BMJ 2015; 350 doi: (Published 27 January 2015) Cite this as: BMJ 2015;350:h486
  1. Michael McCarthy
  1. 1Seattle

Sylvia Burwell, the US health and human services secretary, announced on 23 January that the Obama administration aims to have 85% of all traditional Medicare fee for service payments tied to at least some quality measures by 2016 and 90% by 2018.

The administration also intends to have 30% of Medicare payments disbursed through alternative payment models, such as accountable care organizations (ACOs) and bundled payment arrangements, by the end of 2016, and it aims to increase that proportion to 50% by the end of 2018. About 20% of Medicare payments are currently disbursed through these payment models.

“Whether you are a patient, a provider, a business, a health plan, or a taxpayer, it is in our common interest to build a healthcare system that delivers better care, spends healthcare dollars more wisely and results in healthier people,” said Burwell.

Under the traditional fee for service arrangement, doctors and hospitals are paid for each service provided and each procedure performed, whether or not it helped or harmed the patient. Critics of the fee for service payment system say that it drives up the cost of care by rewarding providers for the volume of services they provide, not for the quality of those services.

In recent years Medicare has sought to increase the focus on quality by awarding bonuses to fee for service providers if they achieve certain quality benchmarks—such as how well they adhere to clinical guidelines—and imposing penalties when they fall short.

In the alternate payment ACO model a network of doctors and hospitals agree to provide care to a population of patients while meeting certain quality standards and cost control targets. ACOs typically seek to achieve these goals by focusing on primary care, prevention, and better coordination of care. In the bundled payment model, providers are reimbursed together for the entire “episode of care”—such as a hip replacement—in one lump sum, to encourage them to provide more cost effective care.

Robert M Wah, president of the American Medical Association, said that the administration’s goals were aligned with the association’s commitment to reform healthcare delivery. “We look forward to hearing more details behind the percentages HHS [the Department of Health and Human Services] put forward as well as their plans to reach these percentage targets,” said Wah.

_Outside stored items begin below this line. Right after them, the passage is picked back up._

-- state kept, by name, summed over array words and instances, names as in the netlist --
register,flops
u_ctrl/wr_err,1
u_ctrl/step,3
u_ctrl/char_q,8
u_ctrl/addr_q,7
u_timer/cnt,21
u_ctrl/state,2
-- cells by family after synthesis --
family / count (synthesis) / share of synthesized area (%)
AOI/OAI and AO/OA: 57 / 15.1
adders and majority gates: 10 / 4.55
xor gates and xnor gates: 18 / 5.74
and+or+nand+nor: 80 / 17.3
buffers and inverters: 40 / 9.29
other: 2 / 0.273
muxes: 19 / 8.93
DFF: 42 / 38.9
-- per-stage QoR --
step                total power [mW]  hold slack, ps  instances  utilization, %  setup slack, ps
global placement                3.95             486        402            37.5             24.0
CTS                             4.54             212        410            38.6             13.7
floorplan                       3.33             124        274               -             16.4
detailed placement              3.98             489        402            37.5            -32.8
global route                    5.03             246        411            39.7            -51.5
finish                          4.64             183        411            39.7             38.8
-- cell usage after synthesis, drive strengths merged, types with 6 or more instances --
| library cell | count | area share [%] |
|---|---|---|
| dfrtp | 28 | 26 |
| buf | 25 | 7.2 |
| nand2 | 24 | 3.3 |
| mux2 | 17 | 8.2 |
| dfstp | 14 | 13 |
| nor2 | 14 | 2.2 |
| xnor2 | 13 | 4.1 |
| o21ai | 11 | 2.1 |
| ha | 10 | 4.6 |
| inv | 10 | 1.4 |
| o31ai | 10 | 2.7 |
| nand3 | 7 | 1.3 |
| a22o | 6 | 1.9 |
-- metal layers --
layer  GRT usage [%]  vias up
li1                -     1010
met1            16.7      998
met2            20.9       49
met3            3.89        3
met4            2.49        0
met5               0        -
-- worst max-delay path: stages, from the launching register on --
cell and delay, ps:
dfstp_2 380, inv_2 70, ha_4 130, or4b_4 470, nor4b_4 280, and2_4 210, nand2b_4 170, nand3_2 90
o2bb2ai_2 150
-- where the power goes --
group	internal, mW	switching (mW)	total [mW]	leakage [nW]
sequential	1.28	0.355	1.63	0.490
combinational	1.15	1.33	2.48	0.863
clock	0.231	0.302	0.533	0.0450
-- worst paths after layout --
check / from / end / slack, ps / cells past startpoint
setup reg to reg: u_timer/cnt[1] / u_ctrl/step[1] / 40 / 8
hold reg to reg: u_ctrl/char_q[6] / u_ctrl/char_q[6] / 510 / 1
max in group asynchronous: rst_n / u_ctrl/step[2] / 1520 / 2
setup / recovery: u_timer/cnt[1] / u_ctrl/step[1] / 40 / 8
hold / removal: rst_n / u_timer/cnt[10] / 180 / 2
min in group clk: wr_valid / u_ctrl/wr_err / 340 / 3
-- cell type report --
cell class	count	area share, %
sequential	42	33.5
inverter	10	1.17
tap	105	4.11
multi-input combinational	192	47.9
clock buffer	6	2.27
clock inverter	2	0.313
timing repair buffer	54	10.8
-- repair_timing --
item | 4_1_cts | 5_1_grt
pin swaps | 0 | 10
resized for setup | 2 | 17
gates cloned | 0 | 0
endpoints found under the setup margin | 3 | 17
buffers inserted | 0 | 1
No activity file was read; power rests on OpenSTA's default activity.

Burrell said that, to promote the adoption of similar payment reforms in the private sector and in the state run Medicaid systems, her department was launching a new initiative called the Health Care Payment Learning and Action Network. The goal of the network will be to foster collaboration between government agencies, private payers, healthcare providers, consumers, and other stakeholders interested in adopting new payment models and care delivery systems. The network will hold its first meeting in March 2015.